*** GIVEN RECORDS ***
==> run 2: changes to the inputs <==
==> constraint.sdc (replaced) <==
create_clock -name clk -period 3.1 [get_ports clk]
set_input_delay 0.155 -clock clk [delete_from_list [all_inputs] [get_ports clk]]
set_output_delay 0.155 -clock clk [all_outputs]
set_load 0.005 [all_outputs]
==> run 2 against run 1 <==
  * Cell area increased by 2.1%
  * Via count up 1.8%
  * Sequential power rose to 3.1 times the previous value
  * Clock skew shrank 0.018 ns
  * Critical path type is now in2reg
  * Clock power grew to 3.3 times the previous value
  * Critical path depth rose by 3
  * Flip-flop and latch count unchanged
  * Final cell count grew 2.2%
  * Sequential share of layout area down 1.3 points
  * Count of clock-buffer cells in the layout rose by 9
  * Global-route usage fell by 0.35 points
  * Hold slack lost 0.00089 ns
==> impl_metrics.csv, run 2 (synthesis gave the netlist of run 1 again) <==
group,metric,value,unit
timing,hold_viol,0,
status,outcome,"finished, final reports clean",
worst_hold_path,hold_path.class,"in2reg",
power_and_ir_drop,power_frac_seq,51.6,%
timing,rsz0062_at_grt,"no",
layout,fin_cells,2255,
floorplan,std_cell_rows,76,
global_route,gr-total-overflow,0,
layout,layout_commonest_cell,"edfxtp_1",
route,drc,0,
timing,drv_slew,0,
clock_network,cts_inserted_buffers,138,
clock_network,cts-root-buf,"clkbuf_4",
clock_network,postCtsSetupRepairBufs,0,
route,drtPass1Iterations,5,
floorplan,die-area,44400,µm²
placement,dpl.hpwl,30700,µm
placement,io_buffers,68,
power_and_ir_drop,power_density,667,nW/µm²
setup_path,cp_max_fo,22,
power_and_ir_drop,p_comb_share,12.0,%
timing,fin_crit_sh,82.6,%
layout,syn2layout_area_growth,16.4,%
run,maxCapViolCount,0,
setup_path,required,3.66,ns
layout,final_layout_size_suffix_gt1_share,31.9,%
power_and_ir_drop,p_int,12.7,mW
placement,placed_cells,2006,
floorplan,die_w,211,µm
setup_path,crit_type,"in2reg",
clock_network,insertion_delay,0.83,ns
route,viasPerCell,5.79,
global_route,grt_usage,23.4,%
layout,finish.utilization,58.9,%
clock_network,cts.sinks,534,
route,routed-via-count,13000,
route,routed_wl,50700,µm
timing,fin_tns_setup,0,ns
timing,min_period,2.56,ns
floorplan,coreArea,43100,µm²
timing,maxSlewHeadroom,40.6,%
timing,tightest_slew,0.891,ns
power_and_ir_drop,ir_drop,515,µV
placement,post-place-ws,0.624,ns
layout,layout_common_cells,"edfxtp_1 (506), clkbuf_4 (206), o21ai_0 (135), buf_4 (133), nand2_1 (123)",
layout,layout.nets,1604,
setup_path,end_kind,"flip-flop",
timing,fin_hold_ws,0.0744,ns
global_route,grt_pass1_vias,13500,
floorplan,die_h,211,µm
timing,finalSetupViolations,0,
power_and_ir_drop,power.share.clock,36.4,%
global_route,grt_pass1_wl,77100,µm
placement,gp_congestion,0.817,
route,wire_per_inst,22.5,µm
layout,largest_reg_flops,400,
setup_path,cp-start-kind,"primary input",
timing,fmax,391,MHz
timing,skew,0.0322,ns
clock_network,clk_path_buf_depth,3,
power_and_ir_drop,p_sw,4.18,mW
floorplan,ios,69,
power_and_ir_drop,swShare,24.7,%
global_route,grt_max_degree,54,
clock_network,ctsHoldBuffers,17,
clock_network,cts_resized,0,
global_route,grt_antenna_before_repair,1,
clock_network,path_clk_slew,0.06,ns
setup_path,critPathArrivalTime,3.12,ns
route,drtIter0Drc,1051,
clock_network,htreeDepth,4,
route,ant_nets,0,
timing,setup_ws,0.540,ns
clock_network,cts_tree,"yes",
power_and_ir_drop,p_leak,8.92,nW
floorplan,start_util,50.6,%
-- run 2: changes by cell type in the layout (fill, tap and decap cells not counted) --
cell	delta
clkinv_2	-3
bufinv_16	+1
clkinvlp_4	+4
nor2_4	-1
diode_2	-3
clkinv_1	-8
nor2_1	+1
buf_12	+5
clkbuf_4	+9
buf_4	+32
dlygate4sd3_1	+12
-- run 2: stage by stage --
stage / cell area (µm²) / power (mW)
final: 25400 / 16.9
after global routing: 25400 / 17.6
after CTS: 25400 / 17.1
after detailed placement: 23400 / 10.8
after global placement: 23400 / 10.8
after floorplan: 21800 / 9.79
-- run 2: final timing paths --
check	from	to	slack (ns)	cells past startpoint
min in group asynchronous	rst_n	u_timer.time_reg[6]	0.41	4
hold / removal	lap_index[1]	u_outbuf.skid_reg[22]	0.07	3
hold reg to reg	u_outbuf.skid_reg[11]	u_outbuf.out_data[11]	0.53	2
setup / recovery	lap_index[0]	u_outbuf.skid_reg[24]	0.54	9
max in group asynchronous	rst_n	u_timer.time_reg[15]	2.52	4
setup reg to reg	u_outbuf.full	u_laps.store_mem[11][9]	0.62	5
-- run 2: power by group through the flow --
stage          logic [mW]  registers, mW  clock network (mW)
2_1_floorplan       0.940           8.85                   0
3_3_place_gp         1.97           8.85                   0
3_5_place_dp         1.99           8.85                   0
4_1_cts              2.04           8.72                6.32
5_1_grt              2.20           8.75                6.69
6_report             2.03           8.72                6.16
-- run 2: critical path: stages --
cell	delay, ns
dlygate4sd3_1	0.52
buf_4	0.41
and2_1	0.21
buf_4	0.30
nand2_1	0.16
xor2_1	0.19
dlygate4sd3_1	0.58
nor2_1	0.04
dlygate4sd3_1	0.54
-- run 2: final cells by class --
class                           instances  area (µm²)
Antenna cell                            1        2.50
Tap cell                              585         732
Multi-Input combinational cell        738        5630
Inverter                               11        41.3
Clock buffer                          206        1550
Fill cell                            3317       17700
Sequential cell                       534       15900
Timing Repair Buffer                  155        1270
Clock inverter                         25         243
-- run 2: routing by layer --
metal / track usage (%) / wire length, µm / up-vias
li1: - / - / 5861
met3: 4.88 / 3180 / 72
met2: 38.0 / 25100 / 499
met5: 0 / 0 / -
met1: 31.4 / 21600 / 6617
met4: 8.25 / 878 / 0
===== config.mk =====
export PLATFORM = sky130hd
export DESIGN_NAME = archive_metadata_record_parser
export DESIGN_NICKNAME = d
export VERILOG_FILES = /design/src/amrp_pkg.sv /design/src/archive_metadata_record_parser.sv
export VERILOG_INCLUDE_DIRS = /design/src /design/src/src
export SDC_FILE = /design/constraint.sdc
export NUM_CORES = 1
export LEC_CHECK = 0
export BUFFER_PORTS_ARGS = -buffer_cell sky130_fd_sc_hd__buf_2
export CORE_MARGIN = 4
export CORE_UTILIZATION = 64
export DETAILED_ROUTE_END_ITERATION = 7
export MAX_ROUTING_LAYER = met4
export PLACE_DENSITY = 0.82
export REMOVE_ABC_BUFFERS = 1
export SETUP_SLACK_MARGIN = 0.3
export SLEW_MARGIN = 10
export SYNTH_ARGS = -nofsm -noshare
export SYNTH_HDL_FRONTEND = slang
export SYNTH_SLANG_ARGS = --single-unit

===== constraint.sdc =====
create_clock -name clk -period 5.19 [get_ports clk]
set_input_delay 0.2595 -clock clk [delete_from_list [all_inputs] [get_ports clk]]
set_output_delay 0.2595 -clock clk [all_outputs]
set_load 0.05 [all_outputs]
$ cat src/hdl/clnbc_pkg.sv
// Shared types and constants for the character LCD nibble bus controller.
package clnbc_pkg;

	localparam logic [2:0] OP_CMD    = 3'd0;
	localparam logic [2:0] OP_DATA   = 3'd1;
	localparam logic [2:0] OP_CURSOR = 3'd2;
	localparam logic [2:0] OP_CLEAR  = 3'd3;
	localparam logic [2:0] OP_INIT   = 3'd4;
	localparam logic [2:0] OP_STATUS = 3'd5;

	localparam logic [1:0] REG_BUSY_MASK    = 2'd0;
	localparam logic [1:0] REG_FUNCTION_SET = 2'd1;
	localparam logic [1:0] REG_DISPLAY_CTRL = 2'd2;
	localparam logic [1:0] REG_ENTRY_MODE   = 2'd3;

	localparam logic [7:0] BUSY_MASK_RST    = 8'h80;
	localparam logic [7:0] FUNCTION_SET_RST = 8'h28;
	localparam logic [7:0] DISPLAY_CTRL_RST = 8'h0C;
	localparam logic [7:0] ENTRY_MODE_RST   = 8'h06;

	localparam logic [7:0] CMD_CLEAR      = 8'h01;
	localparam logic [7:0] CMD_DDRAM_ADDR = 8'h80;
	localparam logic [3:0] INIT_NIBBLE    = 4'h2;

	// row address offset for the second display line
	localparam logic [7:0] ROW_STRIDE = 8'd64;

	// words queued behind the one in flight
	localparam int PEND_DEPTH = 4;
	// results held for the output side
	localparam int RES_DEPTH  = 4;
	// most results one input word can cause
	localparam int MAX_RES    = 3;

	typedef logic [8:0] lcd_word_t;

	typedef struct packed {
		logic       reg_select;
		logic       read_cycle;
		logic [3:0] nibble_out;
		logic       rejected;
		logic       last;
	} bus_res_t;

endpackage

$ cat src/hdl/char_lcd_nibble_bus_controller_unit.sv
// Character LCD 4-bit bus controller: request sequencer, busy poll and result queue.
//
//  channel | handshake           | payload
//  --------+---------------------+-------------------------------------------------
//  in      | in_valid / in_ready | op, byte_value, column, row, status_nibble
//  out     | out_valid/out_ready | reg_select, read_cycle, nibble_out, rejected, last
//  cfg     | cfg_we              | cfg_index, cfg_data
//
//  An accepted word is decoded and its zero to three bus cycles are
//  pushed into a four-entry result queue; one bus cycle leaves per out handshake.
//  in_ready is high while the queue, after this cycle's pop, holds at most one entry,
//  so a word that gives one bus cycle can be taken every cycle while the out side keeps up.
//  arst_n clears the sequencer and the queue and loads the configuration registers with their reset values at once.
//  A stalled out side leaves entries in the queue, and once it holds two or more in_ready stays low.
module char_lcd_nibble_bus_controller_unit (
	input  logic       clk,
	input  logic       arst_n,

	input  logic       in_valid,
	output logic       in_ready,
	input  logic [2:0] op,
	input  logic [7:0] byte_value,
	input  logic [5:0] column,
	input  logic       row,
	input  logic [3:0] status_nibble,

	output logic       out_valid,
	input  logic       out_ready,
	output logic       reg_select,
	output logic       read_cycle,
	output logic [3:0] nibble_out,
	output logic       rejected,
	output logic       last,

	input  logic       cfg_we,
	input  logic [1:0] cfg_index,
	input  logic [7:0] cfg_data
);
	import clnbc_pkg::*;

	typedef enum logic [1:0] {
		PH_IDLE,
		PH_HIGH,
		PH_LOW
	} phase_t;

	phase_t     phase_q, phase_d;
	logic [3:0] status_high_q, status_high_d;
	lcd_word_t  cur_word_q, cur_word_d;
	lcd_word_t  pend_q [PEND_DEPTH];
	lcd_word_t  pend_d [PEND_DEPTH];
	logic [2:0] pend_cnt_q, pend_cnt_d;

	logic [7:0] busy_mask_q, function_set_q, display_ctrl_q, entry_mode_q;

	bus_res_t   res_q [RES_DEPTH];
	logic [1:0] wr_ptr_q, rd_ptr_q;
	logic [2:0] count_q;

	bus_res_t   batch [MAX_RES];
	logic [1:0] push_n;
	logic       in_acc, pop;
	logic [2:0] occ_after_pop;
	logic [7:0] cursor_addr;
	logic [7:0] status_full;
	logic       word_rs;

	localparam bus_res_t RES_READ = '{reg_select: 1'b0, read_cycle: 1'b1,
		nibble_out: 4'h0, rejected: 1'b0, last: 1'b0};
	localparam bus_res_t RES_REJECT = '{reg_select: 1'b0, read_cycle: 1'b0,
		nibble_out: 4'h0, rejected: 1'b1, last: 1'b0};
	localparam bus_res_t RES_INIT = '{reg_select: 1'b0, read_cycle: 1'b0,
		nibble_out: INIT_NIBBLE, rejected: 1'b0, last: 1'b0};

	assign pop           = out_valid & out_ready;
	assign occ_after_pop = count_q - {2'b00, pop};
	assign in_ready      = (occ_after_pop <= 3'd1);
	assign in_acc        = in_valid & in_ready;

	assign out_valid  = (count_q != 3'd0);
	assign reg_select = res_q[rd_ptr_q].reg_select;
	assign read_cycle = res_q[rd_ptr_q].read_cycle;
	assign nibble_out = res_q[rd_ptr_q].nibble_out;
	assign rejected   = res_q[rd_ptr_q].rejected;
	assign last       = res_q[rd_ptr_q].last;

	assign cursor_addr = CMD_DDRAM_ADDR | ({2'b00, column} + (row ? ROW_STRIDE : 8'd0));
	assign status_full = {status_high_q, status_nibble};
	assign word_rs     = cur_word_q[8];

	always_comb begin
		phase_d       = phase_q;
		status_high_d = status_high_q;
		cur_word_d    = cur_word_q;
		pend_cnt_d    = pend_cnt_q;
		for (int i = 0; i < PEND_DEPTH; i++) begin
			pend_d[i] = pend_q[i];
		end
		for (int i = 0; i < MAX_RES; i++) begin
			batch[i] = RES_READ;
		end
		push_n = 2'd0;

		if (op <= OP_INIT) begin
			if (phase_q != PH_IDLE) begin
				batch[0] = RES_REJECT;
				push_n   = 2'd1;
			end else begin
				phase_d    = PH_HIGH;
				pend_cnt_d = 3'd0;
				push_n     = 2'd1;
				case (op)
					OP_CMD: begin
						cur_word_d = {1'b0, byte_value};
					end
					OP_DATA: begin
						cur_word_d = {1'b1, byte_value};
					end
					OP_CURSOR: begin
						cur_word_d = {1'b0, cursor_addr};
					end
					OP_CLEAR: begin
						cur_word_d = {1'b0, CMD_CLEAR};
						pend_d[0]  = {1'b0, CMD_DDRAM_ADDR};
						pend_cnt_d = 3'd1;
					end
					default: begin
						cur_word_d = {1'b0, function_set_q};
						pend_d[0]  = {1'b0, display_ctrl_q};
						pend_d[1]  = {1'b0, entry_mode_q};
						pend_d[2]  = {1'b0, CMD_DDRAM_ADDR};
						pend_cnt_d = 3'd3;
						batch[0]   = RES_INIT;
						push_n     = 2'd2;
					end
				endcase
			end
		end else if (op == OP_STATUS) begin
			case (phase_q)
				PH_HIGH: begin
					status_high_d = status_nibble;
					phase_d       = PH_LOW;
					push_n        = 2'd1;
				end
				PH_LOW: begin
					if ((status_full & busy_mask_q) != 8'd0) begin
						phase_d = PH_HIGH;
						push_n  = 2'd1;
					end else begin
						batch[0] = '{reg_select: word_rs, read_cycle: 1'b0,
							nibble_out: cur_word_q[7:4], rejected: 1'b0, last: 1'b0};
						batch[1] = '{reg_select: word_rs, read_cycle: 1'b0,
							nibble_out: cur_word_q[3:0], rejected: 1'b0, last: 1'b0};
						if (pend_cnt_q != 3'd0) begin
							cur_word_d = pend_q[0];
							for (int i = 0; i < PEND_DEPTH - 1; i++) begin
								pend_d[i] = pend_q[i + 1];
							end
							pend_cnt_d = pend_cnt_q - 3'd1;
							phase_d    = PH_HIGH;
							push_n     = 2'd3;
						end else begin
							phase_d = PH_IDLE;
							push_n  = 2'd2;
						end
					end
				end
				default: begin
					push_n = 2'd0;
				end
			endcase
		end

		for (int i = 0; i < MAX_RES; i++) begin
			batch[i].last = (push_n != 2'd0) && (2'(i) == push_n - 2'd1);
		end
	end

	always_ff @(posedge clk or negedge arst_n) begin
		if (!arst_n) begin
			phase_q        <= PH_IDLE;
			status_high_q  <= 4'h0;
			cur_word_q     <= '0;
			pend_cnt_q     <= 3'd0;
			for (int i = 0; i < PEND_DEPTH; i++) begin
				pend_q[i] <= '0;
			end
			for (int i = 0; i < RES_DEPTH; i++) begin
				res_q[i] <= '0;
			end
			wr_ptr_q       <= 2'd0;
			rd_ptr_q       <= 2'd0;
			count_q        <= 3'd0;
			busy_mask_q    <= BUSY_MASK_RST;
			function_set_q <= FUNCTION_SET_RST;
			display_ctrl_q <= DISPLAY_CTRL_RST;
			entry_mode_q   <= ENTRY_MODE_RST;
		end else begin
			if (cfg_we) begin
				case (cfg_index)
					REG_BUSY_MASK:    busy_mask_q    <= cfg_data;
					REG_FUNCTION_SET: function_set_q <= cfg_data;
					REG_DISPLAY_CTRL: display_ctrl_q <= cfg_data;
					REG_ENTRY_MODE:   entry_mode_q   <= cfg_data;
					default:          busy_mask_q    <= busy_mask_q;
				endcase
			end
			if (in_acc) begin
				phase_q       <= phase_d;
				status_high_q <= status_high_d;
				cur_word_q    <= cur_word_d;
				pend_cnt_q    <= pend_cnt_d;
				for (int i = 0; i < PEND_DEPTH; i++) begin
					pend_q[i] <= pend_d[i];
				end
				for (int j = 0; j < RES_DEPTH; j++) begin
					if ((2'(j) - wr_ptr_q) < push_n) begin
						res_q[j] <= batch[2'(j) - wr_ptr_q];
					end
				end
				wr_ptr_q <= wr_ptr_q + push_n;
			end
			if (pop) begin
				rd_ptr_q <= rd_ptr_q + 2'd1;
			end
			count_q <= occ_after_pop + (in_acc ? {1'b0, push_n} : 3'd0);
		end
	end

	a_count_bound: assert property (@(posedge clk) disable iff (!arst_n)
		count_q <= 3'(RES_DEPTH))
		else $error("result queue overfilled");

	a_pend_bound: assert property (@(posedge clk) disable iff (!arst_n)
		pend_cnt_q <= 3'(MAX_RES))
		else $error("pending word count out of range");

	a_idle_empty: assert property (@(posedge clk) disable iff (!arst_n)
		phase_q == PH_IDLE |-> pend_cnt_q == 3'd0)
		else $error("words pending while idle");

	a_start_polls: assert property (@(posedge clk) disable iff (!arst_n)
		in_acc && phase_q == PH_IDLE && op <= OP_INIT |=> phase_q == PH_HIGH)
		else $error("accepted request did not start a busy poll");

	a_reject_holds: assert property (@(posedge clk) disable iff (!arst_n)
		in_acc && phase_q != PH_IDLE && op <= OP_INIT
		|=> $stable(cur_word_q) && $stable(pend_cnt_q))
		else $error("rejected request disturbed the running sequence");

endmodule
***
## WORK TASK
Out of the data above, give again only the lines starting at the one holding "-- run 2: final cells" and ending at the one holding "met1: 31.4 / 21600 / 6617", unchanged.

## TASK RESPONSE
-- run 2: final cells by class --
class                           instances  area (µm²)
Antenna cell                            1        2.50
Tap cell                              585         732
Multi-Input combinational cell        738        5630
Inverter                               11        41.3
Clock buffer                          206        1550
Fill cell                            3317       17700
Sequential cell                       534       15900
Timing Repair Buffer                  155        1270
Clock inverter                         25         243
-- run 2: routing by layer --
metal / track usage (%) / wire length, µm / up-vias
li1: - / - / 5861
met3: 4.88 / 3180 / 72
met2: 38.0 / 25100 / 499
met5: 0 / 0 / -
met1: 31.4 / 21600 / 6617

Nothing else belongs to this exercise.